Documentation Verified Last checked: 2026-03-07 Reviewer: Christof Buchbender

This page describes the lifecycle of a pipeline run, from trigger evaluation through completion. Three independent manager processes drive runs through their statuses.

Run Status Lifecycle#

        stateDiagram-v2
    [*] --> PENDING: trigger-manager creates run
    PENDING --> STAGING_DATA: workflow-manager picks up
    STAGING_DATA --> SUBMITTED: job dispatched to HPC
    SUBMITTED --> RUNNING: HPC confirms execution started
    RUNNING --> COLLECTING_RESULTS: job completed
    COLLECTING_RESULTS --> COMPLETED: outputs registered
    RUNNING --> FAILED: job failed
    COLLECTING_RESULTS --> FAILED: output collection failed
    FAILED --> PENDING: retry (if retries remain)
    PENDING --> CANCELLED: user cancellation
    SUBMITTED --> CANCELLED: user cancellation
    RUNNING --> CANCELLED: user cancellation
    

Status descriptions:

PENDING

Run created by trigger-manager. Waiting for workflow-manager to pick it up.

STAGING_DATA

Workflow-manager is preparing input data. Creates staging job, builds execution command, writes input manifest.

SUBMITTED

Job has been dispatched to the HPC backend. The hpc_job_id is recorded.

RUNNING

HPC backend confirms the job is executing. Transition detected by result-manager polling the backend.

COLLECTING_RESULTS

Job completed successfully. Result-manager is scanning output directories and creating DataProduct records.

COMPLETED

All outputs registered, provenance linked, metrics collected. Terminal state.

FAILED

Job failed or output collection failed. If retry_count < max_retries, the result-manager resets to PENDING for automatic retry.

CANCELLED

User-initiated cancellation via API. Terminal state. If the job is running on HPC, a best-effort cancellation is attempted.

The Three Managers#

Each manager is an independent Python process running a poll-dispatch-sleep loop.

        graph LR
    subgraph TM["trigger-manager"]
        T1["Evaluate enabled Pipelines"]
        T2["Resolve DataGrouping"]
        T3["Compute gap per step"]
        T4["Create PENDING runs"]
        T1 --> T2 --> T3 --> T4
    end

    subgraph WM["workflow-manager"]
        W1["Pick up PENDING runs"]
        W2["Build Apptainer command"]
        W3["Write manifest.json"]
        W4["Submit to HPC backend"]
        W1 --> W2 --> W3 --> W4
    end

    subgraph RM["result-manager"]
        R1["Poll SUBMITTED/RUNNING"]
        R2["Check HPC job status"]
        R3["Scan output directories"]
        R4["Create DataProducts"]
        R1 --> R2 --> R3 --> R4
    end

    TM -->|PENDING| WM -->|SUBMITTED| RM

    style TM fill:#e8f5e8,stroke:#2e7d32,stroke-width:2px
    style WM fill:#e3f2fd,stroke:#1565c0,stroke-width:2px
    style RM fill:#fff3e0,stroke:#ef6c00,stroke-width:2px
    

Trigger Manager#

The trigger-manager evaluates enabled Pipelines on each poll cycle:

  1. Query all enabled Pipelines for the local PROCESSING_LOCATION_ID

  2. For each Pipeline, iterate ReductionSteps in step_order

  3. For each step, resolve the DataGrouping into sub-groups via the filter engine

  4. Compute the gap: which sub-groups have unprocessed data?

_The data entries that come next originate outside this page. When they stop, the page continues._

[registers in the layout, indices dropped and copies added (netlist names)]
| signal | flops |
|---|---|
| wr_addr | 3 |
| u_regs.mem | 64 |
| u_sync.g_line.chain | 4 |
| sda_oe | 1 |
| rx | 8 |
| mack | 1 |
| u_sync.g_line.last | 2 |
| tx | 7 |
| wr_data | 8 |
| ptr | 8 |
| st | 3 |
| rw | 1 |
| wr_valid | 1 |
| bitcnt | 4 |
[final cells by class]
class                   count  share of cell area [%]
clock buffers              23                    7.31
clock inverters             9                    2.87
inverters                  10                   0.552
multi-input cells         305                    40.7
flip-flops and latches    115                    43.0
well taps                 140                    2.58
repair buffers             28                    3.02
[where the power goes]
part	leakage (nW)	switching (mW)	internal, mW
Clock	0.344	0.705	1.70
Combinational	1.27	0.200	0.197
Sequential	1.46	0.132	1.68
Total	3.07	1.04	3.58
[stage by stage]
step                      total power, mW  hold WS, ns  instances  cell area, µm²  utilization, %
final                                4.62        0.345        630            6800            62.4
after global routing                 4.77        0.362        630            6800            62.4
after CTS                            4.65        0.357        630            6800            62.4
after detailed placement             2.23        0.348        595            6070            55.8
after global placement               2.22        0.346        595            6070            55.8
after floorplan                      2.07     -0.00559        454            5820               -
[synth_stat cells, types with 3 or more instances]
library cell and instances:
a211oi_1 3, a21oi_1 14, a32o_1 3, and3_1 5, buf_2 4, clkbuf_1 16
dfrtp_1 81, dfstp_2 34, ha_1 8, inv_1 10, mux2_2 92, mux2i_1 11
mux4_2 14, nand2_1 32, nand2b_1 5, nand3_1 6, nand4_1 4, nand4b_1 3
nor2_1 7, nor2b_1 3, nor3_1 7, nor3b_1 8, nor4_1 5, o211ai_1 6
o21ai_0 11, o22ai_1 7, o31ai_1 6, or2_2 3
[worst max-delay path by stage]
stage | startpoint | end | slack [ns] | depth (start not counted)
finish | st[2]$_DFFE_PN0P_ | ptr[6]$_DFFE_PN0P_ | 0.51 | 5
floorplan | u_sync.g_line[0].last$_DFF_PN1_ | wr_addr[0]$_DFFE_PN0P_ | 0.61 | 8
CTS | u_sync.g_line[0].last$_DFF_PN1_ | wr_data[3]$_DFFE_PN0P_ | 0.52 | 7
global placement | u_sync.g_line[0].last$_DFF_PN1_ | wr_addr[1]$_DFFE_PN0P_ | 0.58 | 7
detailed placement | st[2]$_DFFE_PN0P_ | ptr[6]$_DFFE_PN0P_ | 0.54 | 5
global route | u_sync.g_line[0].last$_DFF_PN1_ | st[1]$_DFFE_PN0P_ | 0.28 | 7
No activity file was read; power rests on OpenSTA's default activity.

  5. Check cooldown: has enough time passed since the latest input change?

  6. Check DAG dependencies: are upstream steps completed?

  7. If all checks pass, create an ExecutedReductionStep with status PENDING

Gap evaluation:

  • First step (raw data input): compare RawDataPackages matched by the DataGrouping against existing successful runs. Packages without a completed run are the gap.

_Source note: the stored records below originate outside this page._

<file path="src/rtl/rxf_pkg.sv">
package rxf_pkg;
  localparam int unsigned DATA_W = 8;
  localparam int unsigned WSEL_W = 2;

  typedef enum logic [2:0] {
    RX_WAIT_HI,
    RX_ARMED,
    RX_START,
    RX_DATA,
    RX_PAR,
    RX_STOP
  } rx_state_e;
endpackage

</file>
<file path="src/rtl/rxf_sync.sv">
module rxf_sync #(
  parameter int unsigned STAGES  = 2,
  parameter logic        RST_VAL = 1'b1
) (
  input  logic clk_i,
  input  logic rst_ni,
  input  logic d_i,
  output logic q_o
);
  logic [STAGES-1:0] sr_q;

  generate
    if (STAGES == 1) begin : g_one
      always_ff @(posedge clk_i or negedge rst_ni)
        if (!rst_ni) sr_q <= RST_VAL;
        else         sr_q <= d_i;
    end else begin : g_multi
      always_ff @(posedge clk_i or negedge rst_ni)
        if (!rst_ni) sr_q <= {STAGES{RST_VAL}};
        else         sr_q <= {sr_q[STAGES-2:0], d_i};
    end
  endgenerate

  assign q_o = sr_q[STAGES-1];
endmodule

</file>
<file path="src/rtl/rxf_parity.sv">
module rxf_parity
  import rxf_pkg::*;
(
  input  logic [DATA_W-1:0] data_i,
  input  logic              pbit_i,
  input  logic              en_i,
  input  logic              even_i,
  input  logic              forced_i,
  output logic              err_o
);
  logic ones_odd;

  // data_i is zero-extended, so unused bits do not disturb the count
  assign ones_odd = (^data_i) ^ pbit_i;

  always_comb begin
    if (!en_i)         err_o = 1'b0;
    else if (forced_i) err_o = (pbit_i != ~even_i);
    else if (even_i)   err_o = ones_odd;
    else               err_o = ~ones_odd;
  end
endmodule

</file>
<file path="src/rtl/rxf_ctrl.sv">
module rxf_ctrl
  import rxf_pkg::*;
#(
  parameter int unsigned OVS = 16
) (
  input  logic              clk_i,
  input  logic              rst_ni,
  input  logic              line_i,
  input  logic              tick_i,
  input  logic [WSEL_W-1:0] wlen_sel_i,
  input  logic              par_en_i,
  input  logic              par_err_i,
  output logic [DATA_W-1:0] shift_o,
  output logic              pbit_o,
  output logic [DATA_W-1:0] data_o,
  output logic              valid_o,
  output logic              par_err_o,
  output logic              frm_err_o
);
  localparam int unsigned CW    = $clog2(OVS);
  localparam int unsigned HALF  = OVS / 2;
  localparam int unsigned IW    = $clog2(DATA_W);
  localparam int unsigned MIN_W = DATA_W - 3;

  rx_state_e         state_q;
  logic [CW-1:0]     cnt_q;
  logic [IW-1:0]     idx_q;
  logic [DATA_W-1:0] shift_q;
  logic              pbit_q;
  logic [IW:0]       nbits;
  logic              mid_hit, full_hit, last_bit;

  assign nbits    = (IW+1)'(MIN_W) + (IW+1)'(wlen_sel_i);
  assign mid_hit  = tick_i && (cnt_q == CW'(HALF - 1));
  assign full_hit = tick_i && (cnt_q == CW'(OVS - 1));
  assign last_bit = ({1'b0, idx_q} == nbits - 1'b1);

  always_ff @(posedge clk_i or negedge rst_ni) begin
    if (!rst_ni) begin
      state_q   <= RX_WAIT_HI;
      cnt_q     <= '0;
      idx_q     <= '0;
      shift_q   <= '0;
      pbit_q    <= 1'b0;
      data_o    <= '0;
      valid_o   <= 1'b0;
      par_err_o <= 1'b0;
      frm_err_o <= 1'b0;
    end else begin
      valid_o <= 1'b0;
      if (tick_i) cnt_q <= cnt_q + 1'b1;
      unique case (state_q)
        RX_WAIT_HI: if (line_i) state_q <= RX_ARMED;
        RX_ARMED: if (!line_i) begin
          state_q <= RX_START;
          cnt_q   <= '0;
          idx_q   <= '0;
          shift_q <= '0;
          pbit_q  <= 1'b0;
        end
        RX_START: if (mid_hit) begin
          cnt_q   <= '0;
          state_q <= line_i ? RX_WAIT_HI : RX_DATA;
        end
        RX_DATA: if (full_hit) begin
          cnt_q          <= '0;
          shift_q[idx_q] <= line_i;
          idx_q          <= idx_q + 1'b1;
          if (last_bit) state_q <= par_en_i ? RX_PAR : RX_STOP;
        end
        RX_PAR: if (full_hit) begin
          cnt_q   <= '0;
          pbit_q  <= line_i;
          state_q <= RX_STOP;
        end
        RX_STOP: if (full_hit) begin
          cnt_q     <= '0;
          data_o    <= shift_q;
          par_err_o <= par_err_i;
          frm_err_o <= ~line_i;
          valid_o   <= 1'b1;
          state_q   <= RX_WAIT_HI;
        end
        default: state_q <= RX_WAIT_HI;
      endcase
    end
  end

  assign shift_o = shift_q;
  assign pbit_o  = pbit_q;

  p_valid_single_r8: assert property (@(posedge clk_i) disable iff (!rst_ni)
    valid_o |=> !valid_o);
  p_valid_on_tick_r8: assert property (@(posedge clk_i) disable iff (!rst_ni)
    valid_o |-> $past(tick_i));
  p_idx_bound_r1: assert property (@(posedge clk_i) disable iff (!rst_ni)
    (state_q == RX_DATA) |-> ({1'b0, idx_q} < nbits));
  p_rearm_high_r9: assert property (@(posedge clk_i) disable iff (!rst_ni)
    ((state_q == RX_ARMED) && ($past(state_q) == RX_WAIT_HI)) |-> $past(line_i));
endmodule

</file>
<file path="src/rtl/uart_frame_rx.sv">
module uart_frame_rx
  import rxf_pkg::*;
#(
  parameter int unsigned OVS         = 16,
  parameter int unsigned SYNC_STAGES = 2
) (
  input  logic              clk_i,
  input  logic              rst_ni,
  input  logic              rxd_i,
  input  logic              tick16_i,
  input  logic [WSEL_W-1:0] wlen_sel_i,
  input  logic              par_en_i,
  input  logic              par_even_i,
  input  logic              par_force_i,
  output logic [DATA_W-1:0] data_o,
  output logic              valid_o,
  output logic              par_err_o,
  output logic              frm_err_o
);
  logic              line;
  logic [DATA_W-1:0] shift;
  logic              pbit, perr;

  rxf_sync #(.STAGES(SYNC_STAGES), .RST_VAL(1'b1)) u_sync (
    .clk_i (clk_i),
    .rst_ni(rst_ni),
    .d_i   (rxd_i),
    .q_o   (line)
  );

  rxf_parity u_par (
    .data_i  (shift),
    .pbit_i  (pbit),
    .en_i    (par_en_i),
    .even_i  (par_even_i),
    .forced_i(par_force_i),
    .err_o   (perr)
  );

  rxf_ctrl #(.OVS(OVS)) u_ctrl (
    .clk_i     (clk_i),
    .rst_ni    (rst_ni),
    .line_i    (line),
    .tick_i    (tick16_i),
    .wlen_sel_i(wlen_sel_i),
    .par_en_i  (par_en_i),
    .par_err_i (perr),
    .shift_o   (shift),
    .pbit_o    (pbit),
    .data_o    (data_o),
    .valid_o   (valid_o),
    .par_err_o (par_err_o),
    .frm_err_o (frm_err_o)
  );

  p_zero_ext_r1: assert property (@(posedge clk_i) disable iff (!rst_ni)
    (valid_o && wlen_sel_i == 2'd0) |-> (data_o[DATA_W-1:DATA_W-3] == 3'b000));
  p_no_perr_off_r2: assert property (@(posedge clk_i) disable iff (!rst_ni)
    (valid_o && !par_en_i) |-> !par_err_o);
endmodule

</file>
<file path="config.mk">
export PLATFORM = sky130hd
export DESIGN_NAME = uart_frame_rx
export DESIGN_NICKNAME = d
export VERILOG_FILES = /design/src/rtl/rxf_pkg.sv /design/src/rtl/rxf_sync.sv /design/src/rtl/rxf_parity.sv /design/src/rtl/rxf_ctrl.sv /design/src/rtl/uart_frame_rx.sv
export SDC_FILE = /design/constraint.sdc
export NUM_CORES = 1
export LEC_CHECK = 0
export ABC_AREA = 1
export BUFFER_PORTS_ARGS = -buffer_cell sky130_fd_sc_hd__buf_4
export CELL_PAD_IN_SITES_DETAIL_PLACEMENT = 1
export CELL_PAD_IN_SITES_GLOBAL_PLACEMENT = 1
export CORE_MARGIN = 3
export CORE_UTILIZATION = 38
export DETAILED_ROUTE_END_ITERATION = 10
export GPL_TIMING_DRIVEN = 0
export PLACE_DENSITY_LB_ADDON = 0.25
export SLEW_MARGIN = 25
export SYNTH_ARGS = -nofsm -noshare
export SYNTH_HDL_FRONTEND = slang
export SYNTH_SLANG_ARGS = --single-unit
</file>
<file path="constraint.sdc">
create_clock -name clk_i -period 1.5 [get_ports clk_i]
set_input_delay 0 -clock clk_i [delete_from_list [all_inputs] [get_ports clk_i]]
set_output_delay 0 -clock clk_i [all_outputs]
set_load 0.01 [all_outputs]
</file>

  • Subsequent steps (intermediate input): check for new DataProducts from the upstream step’s workspace that haven’t been consumed by a successful run of this step.

Cooldown check: After finding a non-empty gap, verify that cooldown_seconds has elapsed since the most recent input change. If not, skip this cycle.

Workflow Manager#

The workflow-manager picks up PENDING runs and dispatches them to HPC:

  1. Query ExecutedReductionStep records with status PENDING

  2. For each run:

    1. Determine the software version (pinned or latest)

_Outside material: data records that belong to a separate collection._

===== src/rtl/i2cs_regs.sv =====
module i2cs_regs
    import i2cs_pkg::*;
#(
    parameter int BUS_W  = 16,
    parameter int ADDR_W = 10
) (
    input  logic              clk,
    input  logic              rst,
    input  logic              host_rd,
    input  logic              host_wr,
    input  logic [1:0]        host_addr,
    input  logic [BUS_W-1:0]  host_wdata,
    output logic [BUS_W-1:0]  host_rdata,
    input  eng_ev_t           ev,
    input  eng_stat_t         stat,
    input  logic [7:0]        rx_byte,
    output ctrl_t             ctrl,
    output logic [ADDR_W-1:0] own,
    output logic              rx_full,
    output logic [7:0]        rx_data,
    output logic              tx_full,
    output logic [7:0]        tx_data,
    output logic              ovf_flag,
    output logic              irq
);
    localparam int STAT_PAD = BUS_W - 8;
    localparam int OWN_PAD  = BUS_W - ADDR_W;
    localparam int DATA_PAD = BUS_W - 8;

    logic [BUS_W-1:0] ctrl_q;
    logic             nack_flag;
    logic             wr_ctrl, wr_stat, wr_own, wr_data, rd_data;

    assign wr_ctrl = host_wr && host_addr == REG_CTRL;
    assign wr_stat = host_wr && host_addr == REG_STAT;
    assign wr_own  = host_wr && host_addr == REG_OWN;
    assign wr_data = host_wr && host_addr == REG_DATA;
    assign rd_data = host_rd && host_addr == REG_DATA;

    always_ff @(posedge clk) begin
        if (rst) begin
            ctrl_q    <= '0;
            own       <= '0;
            rx_full   <= 1'b0;
            rx_data   <= '0;
            tx_full   <= 1'b0;
            tx_data   <= '0;
            ovf_flag  <= 1'b0;
            nack_flag <= 1'b0;
            irq       <= 1'b0;
        end else begin
            irq <= 1'b0;
            if (wr_ctrl) ctrl_q <= host_wdata;
            if (ev.hold_clr) ctrl_q[3] <= 1'b0;
            if (wr_own) own <= host_wdata[ADDR_W-1:0];

            if (rd_data) rx_full <= 1'b0;
            if (ev.rx_push && !rx_full) begin
                rx_data <= rx_byte;
                rx_full <= 1'b1;
                irq     <= 1'b1;
            end

            if (ev.tx_pop) tx_full <= 1'b0;
            if (wr_data) begin
                tx_data <= host_wdata[7:0];
                tx_full <= 1'b1;
            end

            if (wr_stat) begin
                ovf_flag  <= host_wdata[6];
                nack_flag <= host_wdata[7];
            end
            if (ev.ovf_set)  ovf_flag  <= 1'b1;
            if (ev.nack_set) nack_flag <= 1'b1;
        end
    end

    assign ctrl = ctrl_t'(ctrl_q[3:0]);

    always_comb begin
        case (host_addr)
            REG_CTRL: host_rdata = ctrl_q;
            REG_STAT: host_rdata = {{STAT_PAD{1'b0}}, nack_flag, ovf_flag, stat.busy,
                                    stat.hold, stat.sel, stat.rw, tx_full, rx_full};
            REG_OWN:  host_rdata = {{OWN_PAD{1'b0}}, own};
            default:  host_rdata = {{DATA_PAD{1'b0}}, rx_data};
        endcase
    end

endmodule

    2. Create the directory structure on disk

    3. Build the input manifest (manifest.json)

    4. Build the full apptainer exec command via the CommandBuilder

    5. Store the execution_command on the run record

    6. Submit to the HPC backend (Kubernetes, SLURM, or Local)

    7. Record the hpc_job_id and set status to SUBMITTED

Result Manager#

The result-manager monitors running jobs and collects outputs:

  1. Query runs with status SUBMITTED or RUNNING

  2. For each run, check the HPC backend for job status

  3. On completion:

    1. Set status to COLLECTING_RESULTS

    2. Scan output directories using convention-based discovery

    3. Create DataProduct records with type, checksum, and size

    4. Load optional .metadata.json sidecar files

    5. Link provenance (DataProduct → RawDataPackages)

    6. Collect execution metrics (processing_time_s, peak_memory_gb, cpu_hours)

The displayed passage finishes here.